**DATA TO EXAMINE**
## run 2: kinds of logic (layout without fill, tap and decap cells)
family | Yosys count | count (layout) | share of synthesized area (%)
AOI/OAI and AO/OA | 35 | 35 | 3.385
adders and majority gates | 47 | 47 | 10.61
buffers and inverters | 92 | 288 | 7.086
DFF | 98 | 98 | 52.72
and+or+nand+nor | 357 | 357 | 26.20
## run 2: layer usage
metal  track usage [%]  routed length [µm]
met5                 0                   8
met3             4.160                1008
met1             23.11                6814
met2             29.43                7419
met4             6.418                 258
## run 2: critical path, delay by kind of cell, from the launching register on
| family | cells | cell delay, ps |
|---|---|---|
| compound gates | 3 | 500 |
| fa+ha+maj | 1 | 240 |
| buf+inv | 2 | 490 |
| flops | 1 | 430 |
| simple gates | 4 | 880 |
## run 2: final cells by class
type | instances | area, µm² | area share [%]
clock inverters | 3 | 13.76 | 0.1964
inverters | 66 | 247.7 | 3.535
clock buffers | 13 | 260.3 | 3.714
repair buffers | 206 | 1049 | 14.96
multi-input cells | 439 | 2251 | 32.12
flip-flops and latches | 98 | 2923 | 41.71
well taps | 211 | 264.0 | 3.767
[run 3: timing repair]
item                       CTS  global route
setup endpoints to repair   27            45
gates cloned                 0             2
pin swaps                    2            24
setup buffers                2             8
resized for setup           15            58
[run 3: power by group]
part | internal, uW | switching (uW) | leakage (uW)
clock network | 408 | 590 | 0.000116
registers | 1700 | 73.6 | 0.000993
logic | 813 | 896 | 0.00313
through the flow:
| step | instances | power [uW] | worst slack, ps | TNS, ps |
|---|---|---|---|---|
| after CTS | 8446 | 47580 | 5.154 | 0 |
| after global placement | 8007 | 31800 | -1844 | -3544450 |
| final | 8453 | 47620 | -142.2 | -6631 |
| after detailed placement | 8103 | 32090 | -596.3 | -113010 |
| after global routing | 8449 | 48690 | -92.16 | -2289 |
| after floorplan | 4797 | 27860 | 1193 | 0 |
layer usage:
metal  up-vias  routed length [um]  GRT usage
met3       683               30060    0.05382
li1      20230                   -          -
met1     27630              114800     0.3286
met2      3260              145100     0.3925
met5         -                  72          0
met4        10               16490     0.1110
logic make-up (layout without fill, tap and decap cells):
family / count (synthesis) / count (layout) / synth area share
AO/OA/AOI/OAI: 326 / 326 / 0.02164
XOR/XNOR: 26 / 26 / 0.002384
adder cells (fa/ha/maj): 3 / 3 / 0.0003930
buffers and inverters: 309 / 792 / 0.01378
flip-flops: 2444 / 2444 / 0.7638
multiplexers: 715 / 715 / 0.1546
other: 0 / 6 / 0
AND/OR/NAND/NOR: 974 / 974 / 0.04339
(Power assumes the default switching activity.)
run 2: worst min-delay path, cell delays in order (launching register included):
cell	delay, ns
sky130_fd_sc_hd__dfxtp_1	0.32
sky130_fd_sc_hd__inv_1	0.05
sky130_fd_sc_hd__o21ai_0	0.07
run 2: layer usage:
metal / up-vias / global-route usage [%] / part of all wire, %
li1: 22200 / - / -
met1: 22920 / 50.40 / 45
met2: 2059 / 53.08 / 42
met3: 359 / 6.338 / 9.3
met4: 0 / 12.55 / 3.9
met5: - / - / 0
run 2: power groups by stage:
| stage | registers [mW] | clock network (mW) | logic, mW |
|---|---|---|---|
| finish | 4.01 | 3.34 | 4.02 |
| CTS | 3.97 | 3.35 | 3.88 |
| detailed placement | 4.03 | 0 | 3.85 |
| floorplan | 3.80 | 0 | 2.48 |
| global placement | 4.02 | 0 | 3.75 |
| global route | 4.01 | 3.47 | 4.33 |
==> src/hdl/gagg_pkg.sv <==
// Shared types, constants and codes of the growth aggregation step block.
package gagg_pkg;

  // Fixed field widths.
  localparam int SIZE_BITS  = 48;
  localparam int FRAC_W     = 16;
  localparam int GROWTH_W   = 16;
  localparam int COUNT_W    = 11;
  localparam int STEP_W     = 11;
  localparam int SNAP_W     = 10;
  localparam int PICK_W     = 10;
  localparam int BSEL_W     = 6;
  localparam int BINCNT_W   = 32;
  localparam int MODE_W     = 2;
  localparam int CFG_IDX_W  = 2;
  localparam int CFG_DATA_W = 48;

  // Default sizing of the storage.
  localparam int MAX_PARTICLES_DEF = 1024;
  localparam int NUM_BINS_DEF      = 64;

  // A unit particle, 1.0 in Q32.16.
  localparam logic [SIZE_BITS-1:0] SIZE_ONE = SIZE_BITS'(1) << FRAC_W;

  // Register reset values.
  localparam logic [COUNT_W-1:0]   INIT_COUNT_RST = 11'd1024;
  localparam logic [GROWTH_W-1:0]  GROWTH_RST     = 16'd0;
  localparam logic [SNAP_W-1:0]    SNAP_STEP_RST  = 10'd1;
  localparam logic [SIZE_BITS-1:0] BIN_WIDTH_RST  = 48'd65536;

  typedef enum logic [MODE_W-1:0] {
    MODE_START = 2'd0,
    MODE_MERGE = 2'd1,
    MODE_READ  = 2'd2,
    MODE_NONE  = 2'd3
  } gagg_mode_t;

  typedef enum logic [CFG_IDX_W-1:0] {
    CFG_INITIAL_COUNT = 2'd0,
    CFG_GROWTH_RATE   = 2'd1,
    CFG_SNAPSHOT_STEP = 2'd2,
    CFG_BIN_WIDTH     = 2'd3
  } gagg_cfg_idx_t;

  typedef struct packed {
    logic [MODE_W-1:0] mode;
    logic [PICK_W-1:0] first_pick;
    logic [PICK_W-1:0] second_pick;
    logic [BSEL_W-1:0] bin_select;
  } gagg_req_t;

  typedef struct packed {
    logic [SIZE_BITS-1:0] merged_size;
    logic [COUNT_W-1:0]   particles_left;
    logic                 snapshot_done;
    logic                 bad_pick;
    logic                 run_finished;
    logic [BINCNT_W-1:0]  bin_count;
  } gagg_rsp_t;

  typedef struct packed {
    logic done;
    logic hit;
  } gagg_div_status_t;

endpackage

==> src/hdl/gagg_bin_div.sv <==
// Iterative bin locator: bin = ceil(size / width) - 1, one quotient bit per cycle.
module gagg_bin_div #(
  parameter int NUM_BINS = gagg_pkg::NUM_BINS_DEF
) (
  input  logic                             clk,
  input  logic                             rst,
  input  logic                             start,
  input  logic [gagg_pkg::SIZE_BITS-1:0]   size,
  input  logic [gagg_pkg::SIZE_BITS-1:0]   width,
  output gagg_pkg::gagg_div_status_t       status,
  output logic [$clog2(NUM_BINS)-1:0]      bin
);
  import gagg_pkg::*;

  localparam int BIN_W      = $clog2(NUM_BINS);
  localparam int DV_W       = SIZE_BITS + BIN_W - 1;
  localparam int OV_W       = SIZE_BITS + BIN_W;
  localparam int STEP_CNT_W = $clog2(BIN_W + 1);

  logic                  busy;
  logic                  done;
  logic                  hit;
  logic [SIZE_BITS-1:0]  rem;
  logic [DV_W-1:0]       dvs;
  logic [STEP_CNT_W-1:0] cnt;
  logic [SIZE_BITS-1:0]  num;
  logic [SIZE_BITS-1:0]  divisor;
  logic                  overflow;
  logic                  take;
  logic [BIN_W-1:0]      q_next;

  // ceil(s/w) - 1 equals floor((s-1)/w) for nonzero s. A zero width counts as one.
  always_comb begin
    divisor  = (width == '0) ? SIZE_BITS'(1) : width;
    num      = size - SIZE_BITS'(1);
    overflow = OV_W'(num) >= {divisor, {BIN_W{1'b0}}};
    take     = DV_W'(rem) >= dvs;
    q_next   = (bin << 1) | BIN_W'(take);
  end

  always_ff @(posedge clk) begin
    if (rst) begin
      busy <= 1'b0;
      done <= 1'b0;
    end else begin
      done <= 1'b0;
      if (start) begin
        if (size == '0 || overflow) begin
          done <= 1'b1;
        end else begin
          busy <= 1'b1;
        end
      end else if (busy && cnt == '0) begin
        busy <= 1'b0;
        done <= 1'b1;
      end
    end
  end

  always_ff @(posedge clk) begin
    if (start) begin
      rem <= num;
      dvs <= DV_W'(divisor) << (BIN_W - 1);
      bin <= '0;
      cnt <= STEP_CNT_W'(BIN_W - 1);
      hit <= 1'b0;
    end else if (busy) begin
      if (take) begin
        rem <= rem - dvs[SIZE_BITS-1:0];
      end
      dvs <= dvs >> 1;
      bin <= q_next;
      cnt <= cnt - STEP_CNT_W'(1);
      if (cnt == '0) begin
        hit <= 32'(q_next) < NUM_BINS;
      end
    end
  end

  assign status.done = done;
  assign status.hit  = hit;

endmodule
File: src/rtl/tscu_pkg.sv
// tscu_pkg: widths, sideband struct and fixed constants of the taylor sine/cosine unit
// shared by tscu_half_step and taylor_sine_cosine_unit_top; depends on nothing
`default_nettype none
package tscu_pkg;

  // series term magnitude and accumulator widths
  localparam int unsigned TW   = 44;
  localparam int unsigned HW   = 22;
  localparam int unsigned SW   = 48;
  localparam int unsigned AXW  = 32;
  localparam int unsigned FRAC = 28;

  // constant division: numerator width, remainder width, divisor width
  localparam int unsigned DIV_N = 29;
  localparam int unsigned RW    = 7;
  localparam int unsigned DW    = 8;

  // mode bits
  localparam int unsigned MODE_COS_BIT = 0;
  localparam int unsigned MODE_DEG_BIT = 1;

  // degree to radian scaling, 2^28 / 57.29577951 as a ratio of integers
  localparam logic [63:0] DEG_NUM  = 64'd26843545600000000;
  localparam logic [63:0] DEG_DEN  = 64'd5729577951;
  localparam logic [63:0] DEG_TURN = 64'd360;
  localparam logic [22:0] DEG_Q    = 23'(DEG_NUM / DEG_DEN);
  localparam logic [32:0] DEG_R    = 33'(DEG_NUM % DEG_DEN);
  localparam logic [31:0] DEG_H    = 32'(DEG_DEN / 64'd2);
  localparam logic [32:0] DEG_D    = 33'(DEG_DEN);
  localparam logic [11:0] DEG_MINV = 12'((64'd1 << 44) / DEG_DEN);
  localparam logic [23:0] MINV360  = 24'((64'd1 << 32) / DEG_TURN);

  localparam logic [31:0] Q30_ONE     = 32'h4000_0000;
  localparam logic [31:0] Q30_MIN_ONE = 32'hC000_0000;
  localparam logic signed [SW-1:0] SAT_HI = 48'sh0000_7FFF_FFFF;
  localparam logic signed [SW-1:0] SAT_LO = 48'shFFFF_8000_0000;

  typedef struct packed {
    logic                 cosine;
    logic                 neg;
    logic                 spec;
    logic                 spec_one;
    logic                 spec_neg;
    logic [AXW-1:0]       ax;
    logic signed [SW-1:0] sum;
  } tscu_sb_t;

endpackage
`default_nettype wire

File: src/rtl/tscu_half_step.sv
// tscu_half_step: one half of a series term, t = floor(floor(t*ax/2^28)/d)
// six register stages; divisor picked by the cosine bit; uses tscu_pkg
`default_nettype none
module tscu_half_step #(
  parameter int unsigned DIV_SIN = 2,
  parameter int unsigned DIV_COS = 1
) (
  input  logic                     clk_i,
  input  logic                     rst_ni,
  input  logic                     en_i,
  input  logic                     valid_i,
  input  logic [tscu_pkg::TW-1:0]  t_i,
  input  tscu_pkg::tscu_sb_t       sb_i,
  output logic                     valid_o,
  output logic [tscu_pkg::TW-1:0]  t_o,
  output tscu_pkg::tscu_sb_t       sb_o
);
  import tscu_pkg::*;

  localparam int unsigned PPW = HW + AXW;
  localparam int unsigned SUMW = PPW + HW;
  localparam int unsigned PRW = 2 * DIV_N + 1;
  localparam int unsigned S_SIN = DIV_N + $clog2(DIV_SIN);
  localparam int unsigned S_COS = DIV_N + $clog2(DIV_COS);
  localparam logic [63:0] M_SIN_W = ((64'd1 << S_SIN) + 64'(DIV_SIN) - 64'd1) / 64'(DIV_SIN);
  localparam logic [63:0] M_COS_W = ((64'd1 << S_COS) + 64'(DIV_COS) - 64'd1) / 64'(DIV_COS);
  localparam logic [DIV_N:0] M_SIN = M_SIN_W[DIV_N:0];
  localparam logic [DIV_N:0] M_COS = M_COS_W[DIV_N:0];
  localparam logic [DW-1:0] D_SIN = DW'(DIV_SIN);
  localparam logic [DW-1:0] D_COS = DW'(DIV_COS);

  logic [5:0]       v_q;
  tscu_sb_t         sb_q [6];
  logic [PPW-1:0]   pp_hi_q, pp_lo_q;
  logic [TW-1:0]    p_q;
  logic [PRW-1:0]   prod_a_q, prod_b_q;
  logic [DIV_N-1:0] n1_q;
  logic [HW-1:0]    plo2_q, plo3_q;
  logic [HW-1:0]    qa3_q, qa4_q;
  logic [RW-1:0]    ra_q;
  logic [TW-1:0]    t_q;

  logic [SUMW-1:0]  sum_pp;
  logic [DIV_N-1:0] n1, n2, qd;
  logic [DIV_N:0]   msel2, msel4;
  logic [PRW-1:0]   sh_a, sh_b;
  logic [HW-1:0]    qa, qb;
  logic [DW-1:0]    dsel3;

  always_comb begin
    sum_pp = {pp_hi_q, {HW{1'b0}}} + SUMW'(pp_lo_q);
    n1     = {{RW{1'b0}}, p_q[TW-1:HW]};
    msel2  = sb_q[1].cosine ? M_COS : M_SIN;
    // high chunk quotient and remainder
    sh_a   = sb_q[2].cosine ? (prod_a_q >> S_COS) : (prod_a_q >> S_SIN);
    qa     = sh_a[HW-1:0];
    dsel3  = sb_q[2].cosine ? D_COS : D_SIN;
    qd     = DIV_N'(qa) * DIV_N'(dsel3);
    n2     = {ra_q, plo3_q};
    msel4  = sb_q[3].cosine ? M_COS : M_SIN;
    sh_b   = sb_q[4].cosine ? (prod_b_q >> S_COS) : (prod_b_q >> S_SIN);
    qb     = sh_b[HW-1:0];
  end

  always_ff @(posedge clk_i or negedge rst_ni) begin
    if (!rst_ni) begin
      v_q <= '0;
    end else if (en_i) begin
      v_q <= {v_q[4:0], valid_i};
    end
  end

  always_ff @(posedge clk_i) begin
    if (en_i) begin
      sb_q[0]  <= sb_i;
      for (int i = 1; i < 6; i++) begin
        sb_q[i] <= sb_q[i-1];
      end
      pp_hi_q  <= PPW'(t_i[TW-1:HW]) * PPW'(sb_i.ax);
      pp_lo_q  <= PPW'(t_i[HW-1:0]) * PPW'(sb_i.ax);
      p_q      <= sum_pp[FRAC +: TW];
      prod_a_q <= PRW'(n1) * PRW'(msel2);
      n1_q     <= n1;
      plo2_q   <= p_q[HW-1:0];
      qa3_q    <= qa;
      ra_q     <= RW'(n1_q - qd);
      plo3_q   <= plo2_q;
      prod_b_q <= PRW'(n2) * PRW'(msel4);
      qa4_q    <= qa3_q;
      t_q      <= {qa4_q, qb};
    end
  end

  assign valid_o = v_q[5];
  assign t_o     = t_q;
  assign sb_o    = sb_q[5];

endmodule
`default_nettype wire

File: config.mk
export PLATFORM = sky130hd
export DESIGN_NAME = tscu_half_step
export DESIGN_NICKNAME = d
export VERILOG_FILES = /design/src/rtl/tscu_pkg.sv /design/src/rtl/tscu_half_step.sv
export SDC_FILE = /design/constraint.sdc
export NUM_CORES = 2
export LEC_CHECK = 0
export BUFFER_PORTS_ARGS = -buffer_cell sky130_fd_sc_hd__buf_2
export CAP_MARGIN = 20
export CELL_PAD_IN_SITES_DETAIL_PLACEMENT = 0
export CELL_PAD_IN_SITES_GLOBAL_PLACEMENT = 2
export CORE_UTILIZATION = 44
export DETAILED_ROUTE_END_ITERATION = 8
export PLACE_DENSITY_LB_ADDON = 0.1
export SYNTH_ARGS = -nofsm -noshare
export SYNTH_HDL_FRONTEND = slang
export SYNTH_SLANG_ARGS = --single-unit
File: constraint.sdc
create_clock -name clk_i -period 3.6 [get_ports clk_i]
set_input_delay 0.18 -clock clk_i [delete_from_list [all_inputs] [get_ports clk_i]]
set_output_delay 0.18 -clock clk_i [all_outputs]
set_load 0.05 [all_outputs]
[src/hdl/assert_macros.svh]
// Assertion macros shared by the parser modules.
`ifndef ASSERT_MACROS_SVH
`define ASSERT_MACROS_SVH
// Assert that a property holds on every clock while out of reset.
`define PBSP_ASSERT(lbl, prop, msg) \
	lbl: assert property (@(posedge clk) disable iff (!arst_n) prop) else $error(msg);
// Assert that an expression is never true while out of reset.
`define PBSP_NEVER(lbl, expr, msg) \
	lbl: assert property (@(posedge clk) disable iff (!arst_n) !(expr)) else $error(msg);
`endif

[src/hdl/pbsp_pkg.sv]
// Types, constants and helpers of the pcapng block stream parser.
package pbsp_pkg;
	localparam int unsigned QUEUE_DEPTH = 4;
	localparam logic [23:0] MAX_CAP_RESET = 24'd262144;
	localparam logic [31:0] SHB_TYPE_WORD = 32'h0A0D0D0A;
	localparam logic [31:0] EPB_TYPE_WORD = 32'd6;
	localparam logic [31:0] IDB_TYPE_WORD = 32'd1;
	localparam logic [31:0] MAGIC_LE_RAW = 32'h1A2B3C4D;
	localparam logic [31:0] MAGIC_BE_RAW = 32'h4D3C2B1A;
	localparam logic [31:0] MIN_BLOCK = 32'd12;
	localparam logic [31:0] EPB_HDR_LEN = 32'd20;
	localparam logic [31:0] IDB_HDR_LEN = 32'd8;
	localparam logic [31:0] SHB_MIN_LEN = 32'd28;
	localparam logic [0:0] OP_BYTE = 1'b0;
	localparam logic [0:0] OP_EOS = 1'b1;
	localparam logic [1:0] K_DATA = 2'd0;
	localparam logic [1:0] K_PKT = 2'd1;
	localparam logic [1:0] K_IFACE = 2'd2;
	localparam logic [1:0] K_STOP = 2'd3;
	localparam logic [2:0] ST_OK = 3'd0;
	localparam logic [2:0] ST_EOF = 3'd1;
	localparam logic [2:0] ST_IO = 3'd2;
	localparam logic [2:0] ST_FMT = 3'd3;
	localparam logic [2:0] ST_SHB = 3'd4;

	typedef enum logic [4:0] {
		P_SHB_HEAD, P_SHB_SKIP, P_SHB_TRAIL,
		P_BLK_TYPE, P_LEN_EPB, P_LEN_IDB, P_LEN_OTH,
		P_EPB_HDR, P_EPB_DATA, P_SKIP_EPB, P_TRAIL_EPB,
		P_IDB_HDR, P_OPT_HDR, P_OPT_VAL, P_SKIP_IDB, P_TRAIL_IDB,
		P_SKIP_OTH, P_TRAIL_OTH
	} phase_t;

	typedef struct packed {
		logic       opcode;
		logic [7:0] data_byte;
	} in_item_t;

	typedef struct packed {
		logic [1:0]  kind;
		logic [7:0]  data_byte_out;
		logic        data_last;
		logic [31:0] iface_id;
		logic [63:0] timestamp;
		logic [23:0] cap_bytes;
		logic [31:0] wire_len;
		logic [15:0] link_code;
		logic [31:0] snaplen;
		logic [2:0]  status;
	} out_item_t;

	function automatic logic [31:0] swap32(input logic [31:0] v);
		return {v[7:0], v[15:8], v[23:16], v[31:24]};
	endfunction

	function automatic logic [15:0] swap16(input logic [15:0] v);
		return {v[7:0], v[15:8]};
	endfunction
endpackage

**WHAT YOU NEED TO DO**
Using the records above, restate word for word the lines from the one with "run 2: worst" through the one with "4.02 | 0 | 3.75 |", both included.

**RESPONSE AREA**
run 2: worst min-delay path, cell delays in order (launching register included):
cell	delay, ns
sky130_fd_sc_hd__dfxtp_1	0.32
sky130_fd_sc_hd__inv_1	0.05
sky130_fd_sc_hd__o21ai_0	0.07
run 2: layer usage:
metal / up-vias / global-route usage [%] / part of all wire, %
li1: 22200 / - / -
met1: 22920 / 50.40 / 45
met2: 2059 / 53.08 / 42
met3: 359 / 6.338 / 9.3
met4: 0 / 12.55 / 3.9
met5: - / - / 0
run 2: power groups by stage:
| stage | registers [mW] | clock network (mW) | logic, mW |
|---|---|---|---|
| finish | 4.01 | 3.34 | 4.02 |
| CTS | 3.97 | 3.35 | 3.88 |
| detailed placement | 4.03 | 0 | 3.85 |
| floorplan | 3.80 | 0 | 2.48 |
| global placement | 4.02 | 0 | 3.75 |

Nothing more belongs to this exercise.